East Carolina athletic director Terry Holland, the former Virginia coach, was there. So were former Wake Forest coach Dave Odom, Virginia athletic director Craig Littlepage, American coach Jeff Jones, former University of Richmond coach Bill Dooley, former VCU coach Mack McCarthy, former William and Mary coach Charlie Woollum, some current and past college assistants, and a group of Fork Union Military Academy basketball alumni.
They gathered at a packed bandbox of a gym in this hamlet 55 miles west of Richmond on Monday night to salute Fletcher Arritt, retiring following this season as the coach of FUMA's postgraduate basketball team, which he has directed since 1970.
"We came in love," Odom said.
In a ceremony before FUMA met Fishburne Military Academy in the coach's final home game, Arritt was referred to as a "living legend." Arritt doesn't see it that way, though he coached more than 200 players who went on to Division I, and a handful who made the NBA.
"You come to work each day. You do your job, and then you go home, and you come back the next day, and the first thing you know, it's been 42 years," said Arritt, 70, who teaches biology. "That's about as easy as I can explain it."
FUMA's postgraduate program has been a destination for players who weren't quite ready for Division I basketball, or the DI tier they wished to reach. Guard Harold Deane, for instance, played his senior year at Matoaca High and wasn't satisfied with offers he received from mid-major programs. Deane spent the 1992-93 school year at FUMA, played for Arritt, and became a standout at U.Va.
"It's only right for us to come back and show coach appreciation for everything he's done for people over the years," Deane said.
Ted Jeffries, another former U.Va. standout who played at FUMA, recognized the offense that FUMA was running Monday night in an 80-68 loss because it's the same one he was part of during the 1988-89 season. Arritt, who played at FUMA and Virginia, consistently emphasized discipline, toughness, passing and man-to-man defense. He hates shortcuts.
College coaches knew what they were inviting when offering a scholarship to a player who spent a year with Arritt.
"His kids got it," said Dooley, UR's coach from 1993 to 1997 and a Spiders assistant before that. "Fletcher did a fabulous job preparing them on the floor, obviously, but they also knew how to treat teammates, how to treat people."

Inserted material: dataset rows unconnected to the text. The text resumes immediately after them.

From an optimization exercise on the open Yosys and OpenROAD flow, aimed at small area; shortcuts taken in it are not production practice.
At most, simulation tests tie the RTL to the original design; equivalence was not proved.
Power and IR drop assume default switching activity.

## vcSwitch
module vcSwitch #(
  parameter int WORD_W = 8,
  parameter int DEPTH  = 8,
  parameter int CNT_W  = $clog2(DEPTH + 1)
) (
  input  logic                                       CLK,
  input  logic                                       arstN,
  input  logic                                       init,
  input  logic [CNT_W-1:0]                           lowThreshIn,
  input  logic [CNT_W-1:0]                           highThreshIn,
  input  flowCtrlPkg::chMask_t                       inPush,
  input  logic [flowCtrlPkg::NUM_CH-1:0][WORD_W-1:0] inData,
  output flowCtrlPkg::chMask_t                       creditReturn,
  input  flowCtrlPkg::chMask_t                       outPop,
  output logic [flowCtrlPkg::NUM_CH-1:0][WORD_W-1:0] outData,
  output flowCtrlPkg::chMask_t                       outEmpty,
  output logic                                       idle,
  output logic                                       initBusy,
  output flowCtrlPkg::chMask_t                       stbPause,
  output flowCtrlPkg::chMask_t                       stbContinue,
  output flowCtrlPkg::chMask_t                       error,
  output flowCtrlPkg::fsmState_e                     state
);
For scale: roughly 1,700 cells after synthesis, roughly 110 I/O pins.
clock: 5.0 ns
lec_check: 0
cap_margin: 0
core_margin: 2
core_utilization: 72
place_density: 0.8
slew_margin: 0
synth_hierarchical: 1
synth_minimum_keep_size: 0
standard.sh (not shown) runs the stock make flow with config.mk's settings and CLKGATE_MAP_FILE= SYNTH_SCRIPT=/design/flow/synth_recipe.tcl, a recipe that flattens the netlist after the stock synthesis.
==> flow/flow/run.sh <==
#!/bin/bash
# The standard layout, with these changes to what the tools are told:
#  - after the standard synthesis, combinational cells go to their smallest
#    drive strength (flow/downsize.py); the standard timing repair sizes the
#    critical ones back up
#  - the floorplan step removes synthesis's buffers instead of repairing
#    timing there, where it only has wire-load estimates and upsizes gates
#    that the later, placement-based repairs do not need upsized
#  - port buffers are the smallest buffer cell instead of the tool's pick
#  - CTS inserts no dummy loads, and clusters sinks under large leaf buffers
set -euo pipefail
export REMOVE_ABC_BUFFERS=1
export BUFFER_PORTS_ARGS="-buffer_cell sky130_fd_sc_hd__buf_1"
export CTS_ARGS="-sink_clustering_enable -repair_clock_nets -dont_use_dummy_load -buf_list sky130_fd_sc_hd__clkbuf_16 -sink_clustering_size 30 -sink_clustering_max_diameter 80"
bash standard.sh synth > synth.log 2>&1
results=orfs/results/${FLOW_PLATFORM}/vcSwitch/base
lib=${FLOW_HOME}/platforms/${FLOW_PLATFORM}/lib/sky130_fd_sc_hd__tt_025C_1v80.lib
dont_use=$(sed -n '/DONT_USE_CELLS/,/^#/p' ${FLOW_HOME}/platforms/${FLOW_PLATFORM}/config.mk | grep -o 'sky130_fd_sc_hd__[a-z0-9_]*' || true)
cp ${results}/1_2_yosys.v synth_netlist.v
python3 flow/downsize.py ${results}/1_2_yosys.v ${lib} ${dont_use} > downsize.log 2>&1
bash standard.sh > standard.log 2>&1
Other scripts of this flow, unchanged in this note and not shown: flow/flow/downsize.py
The starting point passed the timing, design-rule and antenna checks.
From an optimization exercise on the open Yosys and OpenROAD flow, aimed at small area; shortcuts taken in it are not production practice. RTL that was checked went through simulation tests only; none was proved equivalent to the original. Power figures rest on the tool's default switching activity, not on a simulated workload.

==> flow/design.v (excerpt) <==
module double_ended_stack_allocator_core #(
	parameter int SIZE_BITS = desa_pkg::SIZE_BITS_DEF
) (
	input  logic                             clk,
	input  logic                             arst_n,
	input  logic                             cmd_valid,
	output logic                             cmd_ready,
	input  logic [desa_pkg::CMD_W-1:0]       cmd_command,
	input  logic [desa_pkg::NUM_W-1:0]       cmd_num_bytes,
	input  logic [desa_pkg::TIER_W-1:0]      cmd_tier,
	output logic                             res_valid,
	input  logic                             res_ready,
	output logic [desa_pkg::STATUS_W-1:0]    res_status,
	output logic [desa_pkg::OFFSET_W-1:0]    res_offset,
	output logic [desa_pkg::FREE_W-1:0]      res_primary_free,
	output logic [desa_pkg::FREE_W-1:0]      res_frame_free,
	input  logic                             cfg_valid,
	output logic                             cfg_ready,
	input  logic [desa_pkg::CFG_IDX_W-1:0]   cfg_index,
	input  logic [desa_pkg::CFG_DATA_W-1:0]  cfg_data
);
For scale: ~1,800 cells after synthesis, roughly 270 flip-flops, roughly 180 I/O pins, ~17,000 sq um of cells after synthesis.
clock: 11.0 ns
lec_check: 0
cap_margin: 20
core_margin: 2
core_utilization: 40
slew_margin: 20
run.sh (not shown) runs the stock make flow with config.mk's settings and CLKGATE_MAP_FILE= SYNTH_SCRIPT=/design/flow/synth_recipe.tcl, a recipe that flattens the netlist after the stock synthesis.
Then changed:
==> flow/flow/run.sh (new file) <==
#!/bin/bash
# The standard layout (the standard.sh: standard synthesis, floorplan,
# power grid, placement, CTS, routing), with one change: the buffer that
# port buffering puts on every input and output port is the platform's
# smallest buffer, sky130_fd_sc_hd__buf_1, instead of the one the resizer
# picks by itself. Repair still resizes any port buffer that needs it.
set -euo pipefail
export BUFFER_PORTS_ARGS="-buffer_cell sky130_fd_sc_hd__buf_1"
bash standard.sh finish > standard.log 2>&1
==> flow/standard.sh (new file) <==
#!/bin/bash
# synth_recipe.tcl (not shown) runs the flow's synth.tcl, then flattens the netlist and writes it again
# the make line also repeats each setting of config.mk as NAME=value (left out here)
make -C /OpenROAD-flow-scripts/flow DESIGN_CONFIG=/design/flow/config.mk WORK_HOME=/design/flow/orfs CLKGATE_MAP_FILE= SYNTH_SCRIPT=/design/flow/synth_recipe.tcl "${@:-finish}"
removed: flow/run.sh
What happened:
- The new run finished with timing, DRC and antenna clean
- sequential share of layout area rises by 1.8 points
- sequential power hardly moves
- worst hold slack gets better by 0.0037 ns
- routed wire length falls by about 3.2%
- combinational power falls by about 10%
- power falls by about 4%
- area after synthesis is unchanged
- via count barely changes
- final area falls by about 5.5%
- global-route usage falls by 0.88 points
No functional check of the RTL was part of any run of this note.


double_ended_stack_allocator_core, a different RTL version from the one above (not shown whole).
For scale: about 2,100 cells after synthesis, ~270 flip-flops, about 180 I/O pins.
clock: 11.0 ns
lec_check: 0
abc_area: 1
cap_margin: 20
core_margin: 2
core_utilization: 40
cts_cluster_diameter: 100
cts_cluster_size: 24
slew_margin: 20
standard.sh (not shown) runs the stock make flow with config.mk's settings and CLKGATE_MAP_FILE= SYNTH_SCRIPT=/design/flow/synth_recipe.tcl, a recipe that flattens the netlist after the stock synthesis.
==> flow/flow/run.sh <==
#!/bin/bash
# The standard layout (the standard.sh: standard synthesis, floorplan,
# power grid, placement, CTS, routing), with one change: the buffer that
# port buffering puts on every input and output port is the platform's
# smallest buffer, sky130_fd_sc_hd__buf_1, instead of the one the resizer
# picks by itself. Repair still resizes any port buffer that needs it.
set -euo pipefail
export BUFFER_PORTS_ARGS="-buffer_cell sky130_fd_sc_hd__buf_1"
bash standard.sh finish > standard.log 2>&1
Change:
- ABC_AREA: 1 -> unset
Effect: The changed run finished with timing, DRC and antenna clean; global-route usage decreases by 2.1 points; wire length decreases by 8.4%; first-iteration DRC count decreases by 3.5%; setup slack is worse by 0.85 ns; cell area decreases by 1.3%; sequential cell count does not change; non-clock buffer count increases by 12; fmax decreases by 8.1%; sequential power is about the same; hold slack is worse by 0.010 ns; via count decreases by 9.2%.
No functional check of the RTL was part of any run of this note.


double_ended_stack_allocator_core, a different RTL version from the one above (not shown whole).
Size: ~1700 cells after synthesis, roughly 270 flip-flops, ~17000 sq um of cells after synthesis.
clock: 11.0 ns
lec_check: 0
cap_margin: 20
core_margin: 2
core_utilization: 40
cts_buf_list: sky130_fd_sc_hd__clkbuf_8
cts_cluster_diameter: 60
cts_cluster_size: 12
slew_margin: 20
Scripts as last shown in full above: flow/flow/run.sh
==> next run, changes <==
==> flow/flow/run.sh (replaced) <==
#!/bin/bash
set -euo pipefail
export BUFFER_PORTS_ARGS="-buffer_cell sky130_fd_sc_hd__buf_1"
export RECOVER_POWER=100
bash standard.sh finish > standard.log 2>&1
Settings changed: CTS_BUF_LIST sky130_fd_sc_hd__clkbuf_8 to not set, CTS_CLUSTER_DIAMETER 60 to 100, CTS_CLUSTER_SIZE 12 to 24.
The new run ran to the end with violations: capacitance limit, slew limit.
Global-route usage went down by 0.31 points.
Power went down by a few percent.
Maximum frequency went down by a few percent.
Non-clock buffer count does not change.
Final area went down slightly.
Via count hardly moves.
Routed wire length went down slightly.
Worst setup slack gets worse by 0.24 ns.


Setup of run A:
Starting RTL as in the previous note.
export LEC_CHECK = 0
export CAP_MARGIN = 0
export CORE_MARGIN = 2
export CORE_UTILIZATION = 40
export CTS_CLUSTER_DIAMETER = 100
export CTS_CLUSTER_SIZE = 24
export SLEW_MARGIN = 0
create_clock -name core_clock -period 11.0 [get_ports {clk}]
==> flow/flow/run.sh <==
#!/bin/bash
# The standard layout (the standard.sh: standard synthesis, floorplan,
# power grid, placement, CTS, routing), with one change: the buffer that
# port buffering puts on every input and output port is the platform's
# smallest buffer, sky130_fd_sc_hd__buf_1, instead of the one the resizer
# picks by itself. Repair still resizes any port buffer that needs it.
set -euo pipefail
export BUFFER_PORTS_ARGS="-buffer_cell sky130_fd_sc_hd__buf_1"
bash standard.sh finish > standard.log 2>&1
In summary, run A completed successfully, with a layout that passed the timing, DRC and antenna checks.
--- input diff run A..run B ---
- changing CAP_MARGIN from 0 to 20
- removing CTS_CLUSTER_SIZE (formerly 24)
- changing SLEW_MARGIN from 0 to 20
- removing CTS_CLUSTER_DIAMETER (formerly 100)
==> flow/run.sh (new file) <==
#!/bin/bash
# synth_recipe.tcl (not shown) runs the flow's synth.tcl, then flattens the netlist and writes it again
# the make line also repeats each setting of config.mk as NAME=value (left out here)
make -C /OpenROAD-flow-scripts/flow DESIGN_CONFIG=/design/flow/config.mk WORK_HOME=/design/flow/orfs CLKGATE_MAP_FILE= SYNTH_SCRIPT=/design/flow/synth_recipe.tcl finish
removed: flow/flow/run.sh
removed: flow/standard.sh
==> results.txt <==
Of run B and run A, the run reporting the higher met3 usage was run B. In the metrics for run B and run A, the one carrying the lower routed wirelength normalized by instance count is run A. The die extent in x on run A is in line with that on run B. Delta (run B minus run A): cell depth of the worst flop-to-flop path climbed 1; total power climbed 23%; maximum resistive drop on vdd dropped 2.3%; cell internal power dissipation climbed 30%.
Relative to run B, the following input files were edited for run C:
- putting CTS_CLUSTER_SIZE at 24 where nothing was set
- putting CTS_CLUSTER_DIAMETER at 100 where nothing was set
- putting CTS_BUF_LIST at sky130_fd_sc_hd__clkbuf_8 sky130_fd_sc_hd__clkbuf_16 where nothing was set
==> flow/flow/run.sh (new file) <==
#!/bin/bash
# The standard layout (the standard.sh: standard synthesis, floorplan,
# power grid, placement, CTS, routing), with one change: the buffer that
# port buffering puts on every input and output port is the platform's
# smallest buffer, sky130_fd_sc_hd__buf_1, instead of the one the resizer
# picks by itself. Repair still resizes any port buffer that needs it.
set -euo pipefail
export BUFFER_PORTS_ARGS="-buffer_cell sky130_fd_sc_hd__buf_1"
bash standard.sh finish > standard.log 2>&1
==> flow/standard.sh (new file) <==
#!/bin/bash
# synth_recipe.tcl (not shown) runs the flow's synth.tcl, then flattens the netlist and writes it again
# the make line also repeats each setting of config.mk as NAME=value (left out here)
make -C /OpenROAD-flow-scripts/flow DESIGN_CONFIG=/design/flow/config.mk WORK_HOME=/design/flow/orfs CLKGATE_MAP_FILE= SYNTH_SCRIPT=/design/flow/synth_recipe.tcl "${@:-finish}"
removed: flow/run.sh
Results
Diff run B -> run C: layout buffer count excluding clock buffers lower; cell depth of the worst flop-to-flop path lower; total area of multi-input combinational cells roughly the same; worst slack on hold paths higher.
For run B and run C, there was not a single run that failed to finish clean.
Row vias per cell: run C higher / run B lower
Higher total power was reported by run B, not run C.
From run C to run B, starting density of the core did not move at all.
Context: an optimization exercise on an open-source flow, tuned for small area, a short achievable clock period and few clock cycles per item. The choices shown serve that exercise and are no tape-out recipe. Function not checked in this run: the RTL went through the layout flow alone. No activity file was given, so power comes from the tool's default toggle rates.

[design/flow/constraint.sdc]
create_clock -name core_clock -period 10.0 [get_ports {i_clk}]
set_input_delay 2.0000 -clock core_clock [delete_from_list [all_inputs] [get_ports {i_clk}]]
set_output_delay 2.0000 -clock core_clock [all_outputs]
set_load 0.01 [all_outputs]
[design/flow/run.sh]
#!/bin/bash
# synth_recipe.tcl (not shown) runs the flow's synth.tcl, then flattens the netlist and writes it again
# the make line also repeats each setting of config.mk as NAME=value (left out here)
make -C /OpenROAD-flow-scripts/flow DESIGN_CONFIG=/design/flow/config.mk WORK_HOME=/design/flow/orfs CLKGATE_MAP_FILE= SYNTH_SCRIPT=/design/flow/synth_recipe.tcl finish
[design/flow/design.v]
module gmrd_ram #(
    parameter int unsigned WIDTH = 31,
    parameter int unsigned DEPTH = 16
) (
    input  logic                                            i_clk,
    input  logic                                            i_we,
    input  logic [((DEPTH > 1) ? $clog2(DEPTH) : 1)-1:0]    i_waddr,
    input  logic [WIDTH-1:0]                                i_wdata,
    input  logic [((DEPTH > 1) ? $clog2(DEPTH) : 1)-1:0]    i_raddr,
    output logic [WIDTH-1:0]                                o_rdata
);
    logic [WIDTH-1:0] r_mem [DEPTH];
    logic [WIDTH-1:0] r_rdata;
    always_ff @(posedge i_clk) begin
        if (i_we) begin
            r_mem[i_waddr] <= i_wdata;
        end
        r_rdata <= r_mem[i_raddr];
    end
    assign o_rdata = r_rdata;
endmodule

Arritt's teams have gone 888-281. Others will talk about his legacy. Arritt sidestepped the opportunity. He characterized his tenure as "a good run," and then added, "Your body tells you when it's over, OK?"
Earlier this season, he was diagnosed with Stage 3 lymphoma, though Arritt said after Monday's game that he's in better shape than some former FUMA players who were waiting to embrace him at a reception.
Each fall, a parade of Division I coaches entered FUMA's gym to watch Arritt's demanding practices. With rosters and notepads, they sat in folding chairs along the baseline. Betty Jean Arritt, Fletcher's wife, served iced tea. At the workouts' conclusions, Arritt had his players form a line and introduce themselves to each coach.
And that was part of the Arritt routine for 42 years. "If you like what you're doing, you keep doing it," he said.
Brooks Berry, a former FUMA player and Arritt's son-in-law, will be promoted from assistant coach to head coach of the postgraduate program. So FUMA basketball remains in the family, though its beloved father figure leaves the tiny gym.
Gary Hines played for Arritt during 1977-78. He returned to FUMA to be an assistant coach, figuring he could use that position as a steppingstone to a college job.
"I enjoyed it so much that I've stuck around the last 22 years to help (Arritt), basically just to be around him," Hines said. "He's as good a person as you could ever hope to be around."